Há também o Programa de Aquisição de Alimentos (PAA), que compra itens da agricultura familiar e doa para municípios, estados e entidades. Para que tudo funcione, há um conselho com grupos diferentes da sociedade em Brasília chamado Consea. Ou havia.

Desde 2013, os programas de combate à fome foram diminuídos e com eles foram desfeitas iniciativas para garantir segurança alimentar a todos os brasileiros, como num castelo de cartas.

O investimento federal PAA, que chegou a R$ 1,1 bilhão em 2012, foi reduzido para R$ 232 milhões em 2018. A merenda, que no ápice dos últimos 20 anos recebeu R$ 4,7 bilhões em 2010, foi reduzida a R$ 3,9 bilhões em 2019. O Consea (Conselho Nacional de Segurança Alimentar e Nutricional) foi extinto pelo presidente Jair Bolsonaro (sem partido) nos primeiros dias de mandato e recriado por deputados federais, mas sem a musculatura de antigamente. Na pandemia, nem todos os municípios fizeram a transferência da merenda para a casa. Eis, então, a fome.

O líder comunitário e presidente do G10 Favelas, Gilson Rodrigues, que atua em Paraisópolis, segunda maior favela de São Paulo com estimados 100 mil habitantes, criou uma horta comunitária e estimulou moradores a plantarem comida na laje onde moram. "A gente até se constrange em pedir doação, então conseguimos pelo menos abastecer cozinhas da comunidade", afirma.

Segundo ele, o auxílio emergencial aliviou as contas dos mais pobres, mas o desemprego ainda empurra famílias que tinham o que comer na fila da marmita. Há dias em que se briga por uma marmita com arroz e salsicha.

A associação de moradores em Paraisópolis distribui de 500 a 800 marmitas por dia, mas depende de estoque. Até o ano passado, 10 mil marmitas eram oferecidas. Com o passar dos meses, as doações despencaram.

Numericamente, o estado de São Paulo concentra o maior número de pessoas com insegurança alimentar grave.

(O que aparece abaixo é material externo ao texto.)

$ cat src/design/rvdec_pkg.sv
// Shared types and encodings for the RV64I instruction decoder.
`default_nettype none

package rvdec_pkg;

   localparam int INSTR_WIDTH = 32;
   localparam int OP_WIDTH    = 6;
   localparam int REG_WIDTH   = 5;
   localparam int SHAMT_WIDTH = 6;
   localparam int CSR_WIDTH   = 12;
   localparam int IMM_WIDTH   = 21;
   localparam int RSP_DATA_WIDTH = 64;

   // Dense operation numbers, in the order of the supported instruction list.
   typedef enum logic [OP_WIDTH-1:0] {
      OP_LUI, OP_AUIPC, OP_JAL, OP_JALR, OP_BEQ, OP_BNE, OP_BLT, OP_BGE, OP_BLTU, OP_BGEU,
      OP_LB, OP_LH, OP_LW, OP_LBU, OP_LHU, OP_LWU, OP_LD, OP_SB, OP_SH, OP_SW,
      OP_SD, OP_ADDI, OP_SLTI, OP_SLTIU, OP_XORI, OP_ORI, OP_ANDI, OP_SLLI, OP_SRLI, OP_SRAI,
      OP_ADD, OP_SUB, OP_SLL, OP_SLT, OP_SLTU, OP_XOR, OP_SRL, OP_SRA, OP_OR, OP_AND,
      OP_FENCE, OP_CSRRW, OP_CSRRS, OP_CSRRC, OP_CSRRWI, OP_CSRRSI, OP_CSRRCI, OP_ECALL,
      OP_EBREAK, OP_SRET,
      OP_MRET, OP_ADDIW, OP_SLLIW, OP_SRLIW, OP_SRAIW, OP_ADDW, OP_SUBW, OP_SLLW, OP_SRLW,
      OP_SRAW
   } rvdec_op_type;

   typedef struct packed {
      rvdec_op_type                op_code;
      logic                        unsupported;
      logic [REG_WIDTH-1:0]        dest_reg;
      logic [REG_WIDTH-1:0]        src1_reg;
      logic [REG_WIDTH-1:0]        src2_reg;
      logic [SHAMT_WIDTH-1:0]      shift_amount;
      logic [CSR_WIDTH-1:0]        csr_index;
      logic signed [IMM_WIDTH-1:0] immediate;
   } rvdec_result_type;

endpackage

`default_nettype wire

$ cat src/design/rvdec_decode.sv
// Combinational decode of one instruction word into an operation and its fields.
`default_nettype none

module rvdec_decode (
   input  wire logic [rvdec_pkg::INSTR_WIDTH-1:0] instr,
   output rvdec_pkg::rvdec_result_type           result
);
   import rvdec_pkg::*;

   localparam logic [6:0] OPC_LUI     = 7'b0110111;
   localparam logic [6:0] OPC_AUIPC   = 7'b0010111;
   localparam logic [6:0] OPC_JAL     = 7'b1101111;
   localparam logic [6:0] OPC_JALR    = 7'b1100111;
   localparam logic [6:0] OPC_BRANCH  = 7'b1100011;
   localparam logic [6:0] OPC_LOAD    = 7'b0000011;
   localparam logic [6:0] OPC_STORE   = 7'b0100011;
   localparam logic [6:0] OPC_OPIMM   = 7'b0010011;
   localparam logic [6:0] OPC_OP      = 7'b0110011;
   localparam logic [6:0] OPC_MISCMEM = 7'b0001111;
   localparam logic [6:0] OPC_SYSTEM  = 7'b1110011;
   localparam logic [6:0] OPC_OPIMM32 = 7'b0011011;
   localparam logic [6:0] OPC_OP32    = 7'b0111011;

   // Arithmetic funct3 codes (OP, OP-IMM and their 32-bit forms).
   localparam logic [2:0] F3_ADD  = 3'b000;
   localparam logic [2:0] F3_SLL  = 3'b001;
   localparam logic [2:0] F3_SLT  = 3'b010;
   localparam logic [2:0] F3_SLTU = 3'b011;
   localparam logic [2:0] F3_XOR  = 3'b100;
   localparam logic [2:0] F3_SRL  = 3'b101;
   localparam logic [2:0] F3_OR   = 3'b110;
   localparam logic [2:0] F3_AND  = 3'b111;

   localparam logic [2:0] F3_BEQ  = 3'b000;
   localparam logic [2:0] F3_BNE  = 3'b001;
   localparam logic [2:0] F3_BLT  = 3'b100;
   localparam logic [2:0] F3_BGE  = 3'b101;
   localparam logic [2:0] F3_BLTU = 3'b110;
   localparam logic [2:0] F3_BGEU = 3'b111;

   localparam logic [2:0] F3_B    = 3'b000;
   localparam logic [2:0] F3_H    = 3'b001;
   localparam logic [2:0] F3_W    = 3'b010;
   localparam logic [2:0] F3_D    = 3'b011;
   localparam logic [2:0] F3_BU   = 3'b100;
   localparam logic [2:0] F3_HU   = 3'b101;
   localparam logic [2:0] F3_WU   = 3'b110;

   localparam logic [2:0] F3_PRIV   = 3'b000;
   localparam logic [2:0] F3_CSRRW  = 3'b001;
   localparam logic [2:0] F3_CSRRS  = 3'b010;
   localparam logic [2:0] F3_CSRRC  = 3'b011;
   localparam logic [2:0] F3_CSRRWI = 3'b101;
   localparam logic [2:0] F3_CSRRSI = 3'b110;
   localparam logic [2:0] F3_CSRRCI = 3'b111;

   localparam logic [2:0] F3_FENCE  = 3'b000;
   localparam logic [2:0] F3_FENCEI = 3'b001;

   localparam logic [6:0] F7_BASE = 7'b0000000;
   localparam logic [6:0] F7_ALT  = 7'b0100000;
   localparam logic [5:0] F6_BASE = 6'b000000;
   localparam logic [5:0] F6_ALT  = 6'b010000;

   localparam logic [11:0] SYS_ECALL  = 12'h000;
   localparam logic [11:0] SYS_EBREAK = 12'h001;
   localparam logic [11:0] SYS_SRET   = 12'h102;
   localparam logic [11:0] SYS_MRET   = 12'h302;

   logic [6:0]           opc;
   logic [2:0]           f3;
   logic [5:0]           f6;
   logic [6:0]           f7;
   logic [11:0]          hi12;
   logic [IMM_WIDTH-1:0] imm_i;
   logic [IMM_WIDTH-1:0] imm_s;
   logic [IMM_WIDTH-1:0] imm_b;
   logic [IMM_WIDTH-1:0] imm_u;
   logic [IMM_WIDTH-1:0] imm_j;
   rvdec_op_type         op;
   logic                 bad;
   logic [IMM_WIDTH-1:0] imm;

   assign opc  = instr[6:0];
   assign f3   = instr[14:12];
   assign f6   = instr[31:26];
   assign f7   = instr[31:25];
   assign hi12 = instr[31:20];

   assign imm_i = {{9{instr[31]}}, instr[31:20]};
   assign imm_s = {{9{instr[31]}}, instr[31:25], instr[11:7]};
   assign imm_b = {{8{instr[31]}}, instr[31], instr[7], instr[30:25], instr[11:8], 1'b0};
   assign imm_u = {instr[31], instr[31:12]};
   assign imm_j = {instr[31], instr[19:12], instr[20], instr[30:21], 1'b0};

   always_comb begin
      op  = OP_LUI;
      bad = 1'b1;
      imm = '0;
      case (opc)
         OPC_LUI: begin
            op = OP_LUI; bad = 1'b0; imm = imm_u;
         end
         OPC_AUIPC: begin
            op = OP_AUIPC; bad = 1'b0; imm = imm_u;
         end
         OPC_JAL: begin
            op = OP_JAL; bad = 1'b0; imm = imm_j;
         end
         OPC_JALR: begin
            imm = imm_i;
            if (f3 == F3_ADD) begin
               op = OP_JALR; bad = 1'b0;
            end
         end
         OPC_BRANCH: begin
            imm = imm_b;
            bad = 1'b0;
            case (f3)
               F3_BEQ:  op = OP_BEQ;
               F3_BNE:  op = OP_BNE;
               F3_BLT:  op = OP_BLT;
               F3_BGE:  op = OP_BGE;
               F3_BLTU: op = OP_BLTU;
               F3_BGEU: op = OP_BGEU;
               default: bad = 1'b1;
            endcase
         end
         OPC_LOAD: begin
            imm = imm_i;
            bad = 1'b0;
            case (f3)
               F3_B:    op = OP_LB;
               F3_H:    op = OP_LH;
               F3_W:    op = OP_LW;
               F3_D:    op = OP_LD;
               F3_BU:   op = OP_LBU;
               F3_HU:   op = OP_LHU;
               F3_WU:   op = OP_LWU;
               default: bad = 1'b1;
            endcase
         end
         OPC_STORE: begin
            imm = imm_s;
            bad = 1'b0;
            case (f3)
               F3_B:    op = OP_SB;
               F3_H:    op = OP_SH;
               F3_W:    op = OP_SW;
               F3_D:    op = OP_SD;
               default: bad = 1'b1;
            endcase
         end
         OPC_OPIMM: begin
            imm = imm_i;
            bad = 1'b0;
            case (f3)
               F3_ADD:  op = OP_ADDI;
               F3_SLT:  op = OP_SLTI;
               F3_SLTU: op = OP_SLTIU;
               F3_XOR:  op = OP_XORI;
               F3_OR:   op = OP_ORI;
               F3_AND:  op = OP_ANDI;
               F3_SLL: begin
                  op  = OP_SLLI;
                  bad = (f6 != F6_BASE);
               end
               F3_SRL: begin
                  if (f6 == F6_BASE) op = OP_SRLI;
                  else if (f6 == F6_ALT) op = OP_SRAI;
                  else bad = 1'b1;
               end
               default: bad = 1'b1;
            endcase
         end
         OPC_OP: begin
            bad = 1'b0;
            if (f7 == F7_BASE) begin
               case (f3)
                  F3_ADD:  op = OP_ADD;
                  F3_SLL:  op = OP_SLL;
                  F3_SLT:  op = OP_SLT;
                  F3_SLTU: op = OP_SLTU;
                  F3_XOR:  op = OP_XOR;
                  F3_SRL:  op = OP_SRL;
                  F3_OR:   op = OP_OR;
                  F3_AND:  op = OP_AND;
                  default: bad = 1'b1;
               endcase
            end else if (f7 == F7_ALT && f3 == F3_ADD) begin
               op = OP_SUB;
            end else if (f7 == F7_ALT && f3 == F3_SRL) begin
               op = OP_SRA;
            end else begin
               bad = 1'b1;
            end
         end
         OPC_MISCMEM: begin
            if (f3 == F3_FENCE || f3 == F3_FENCEI) begin
               op = OP_FENCE; bad = 1'b0;
            end
         end
         OPC_SYSTEM: begin
            bad = 1'b0;
            case (f3)
               F3_CSRRW:  op = OP_CSRRW;
               F3_CSRRS:  op = OP_CSRRS;
               F3_CSRRC:  op = OP_CSRRC;
               F3_CSRRWI: op = OP_CSRRWI;
               F3_CSRRSI: op = OP_CSRRSI;
               F3_CSRRCI: op = OP_CSRRCI;
               F3_PRIV: begin
                  // Trap and return operations are told apart by the upper twelve bits.
                  if (hi12 == SYS_ECALL) op = OP_ECALL;
                  else if (hi12 == SYS_EBREAK) op = OP_EBREAK;
                  else if (hi12 == SYS_SRET) op = OP_SRET;
                  else if (hi12 == SYS_MRET) op = OP_MRET;
                  else bad = 1'b1;
               end
               default: bad = 1'b1;
            endcase
         end
         OPC_OPIMM32: begin
            imm = imm_i;
            bad = 1'b0;
            if (f3 == F3_ADD) op = OP_ADDIW;
            else if (f3 == F3_SLL && f7 == F7_BASE) op = OP_SLLIW;
            else if (f3 == F3_SRL && f7 == F7_BASE) op = OP_SRLIW;
            else if (f3 == F3_SRL && f7 == F7_ALT) op = OP_SRAIW;
            else bad = 1'b1;
         end
         OPC_OP32: begin
            bad = 1'b0;
            if (f7 == F7_BASE && f3 == F3_ADD) op = OP_ADDW;
            else if (f7 == F7_ALT && f3 == F3_ADD) op = OP_SUBW;
            else if (f7 == F7_BASE && f3 == F3_SLL) op = OP_SLLW;
            else if (f7 == F7_BASE && f3 == F3_SRL) op = OP_SRLW;
            else if (f7 == F7_ALT && f3 == F3_SRL) op = OP_SRAW;
            else bad = 1'b1;
         end
         default: bad = 1'b1;
      endcase

      // An unsupported word reports operation zero and no immediate.
      if (bad) begin
         op  = OP_LUI;
         imm = '0;
      end
   end

   always_comb begin
      result.op_code      = op;
      result.unsupported  = bad;
      result.dest_reg     = instr[11:7];
      result.src1_reg     = instr[19:15];
      result.src2_reg     = instr[24:20];
      result.shift_amount = instr[25:20];
      result.csr_index    = hi12;
      result.immediate    = imm;
   end

endmodule

`default_nettype wire

$ cat src/design/rv64i_instruction_decoder.sv
// An accepted req beat goes through the input register, then the result register.
// Throughput: one instruction per cycle while rsp_tready is high; an input register
// feeds the decode logic, whose outcome lands in a result register that holds while
// rsp_tready is low. Reset: synchronous, active high; clears both stage valid flags.
// No beat is left in flight. Ready is combinational from rsp_tready through both stages.
`default_nettype none

module rv64i_instruction_decoder (
   input  wire logic                                 clock,
   input  wire logic                                 reset,
   input  wire logic                                 req_tvalid,
   output logic                                      req_tready,
   // instr_word[31:0]
   input  wire logic [rvdec_pkg::INSTR_WIDTH-1:0]    req_tdata,
   output logic                                      rsp_tvalid,
   input  wire logic                                 rsp_tready,
   // op_code[5:0], dest_reg[10:6], src1_reg[15:11], src2_reg[20:16],
   // shift_amount[26:21], csr_index[38:27], immediate[59:39], zero[63:60]
   output logic [rvdec_pkg::RSP_DATA_WIDTH-1:0]      rsp_tdata,
   // unsupported[0]
   output logic                                      rsp_tuser
);
   import rvdec_pkg::*;

   logic                   in_valid_ff;
   logic                   in_valid_in;
   logic [INSTR_WIDTH-1:0] instr_ff;
   logic                   out_valid_ff;
   logic                   out_valid_in;
   rvdec_result_type       result_ff;
   rvdec_result_type       decoded;
   logic                   out_load;
   logic                   in_load;

   rvdec_decode u_decode (
      .instr  (instr_ff),
      .result (decoded)
   );

   // The result register takes a new beat when it is empty or being drained.
   assign out_load   = !out_valid_ff || rsp_tready;
   assign req_tready = !in_valid_ff || out_load;
   assign in_load    = req_tvalid && req_tready;

   always_comb begin
      in_valid_in  = in_valid_ff;
      out_valid_in = out_valid_ff;
      if (out_load) begin
         out_valid_in = in_valid_ff;
      end
      if (req_tready) begin
         in_valid_in = req_tvalid;
      end
   end

   always_ff @(posedge clock) begin
      if (reset) begin
         in_valid_ff  <= 1'b0;
         out_valid_ff <= 1'b0;
      end else begin
         in_valid_ff  <= in_valid_in;
         out_valid_ff <= out_valid_in;
      end
   end

   always_ff @(posedge clock) begin
      if (in_load) begin
         instr_ff <= req_tdata;
      end
      if (out_load && in_valid_ff) begin
         result_ff <= decoded;
      end
   end

   assign rsp_tvalid = out_valid_ff;
   assign rsp_tuser  = result_ff.unsupported;
   assign rsp_tdata  = {4'b0000,
                        result_ff.immediate,
                        result_ff.csr_index,
                        result_ff.shift_amount,
                        result_ff.src2_reg,
                        result_ff.src1_reg,
                        result_ff.dest_reg,
                        result_ff.op_code};

endmodule

`default_nettype wire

Em portas de igrejas, embaixo dos viadutos, em casas de alvenaria, nos restaurantes populares e nas associações há filas que dobram quarteirões em busca de comida. "O novo normal da pandemia é um povo anestesiado que assiste o pobre morrer de fome", diz Gilson.

Para especialistas no assunto, o Brasil tem experiência e basta recriar programas como o Fome Zero, investir mais e estimular a solidariedade. "É um começo e seria uma vantagem o governo reconhecer que existe a fome", pontua Juliana Tângari, do think tank Comida do Amanhã.

Enquanto isso, a dona Maria, em Rio Branco, espera que as coisas melhorem, que a pandemia acabe, a comida fique mais em conta e não falte. Como todo brasileiro, não se considera triste. Se diz apenas "sem sabedoria" por não ter estudado, mas esperta por ter aprendido a valorizar o pouco que tem com os pais. Para se tranquilizar, ela costuma cantar um louvor da igreja evangélica que garante que tudo vai dar certo: "Não pode parar. Deus é contigo (...) Vai, vai. Canaã é logo ali".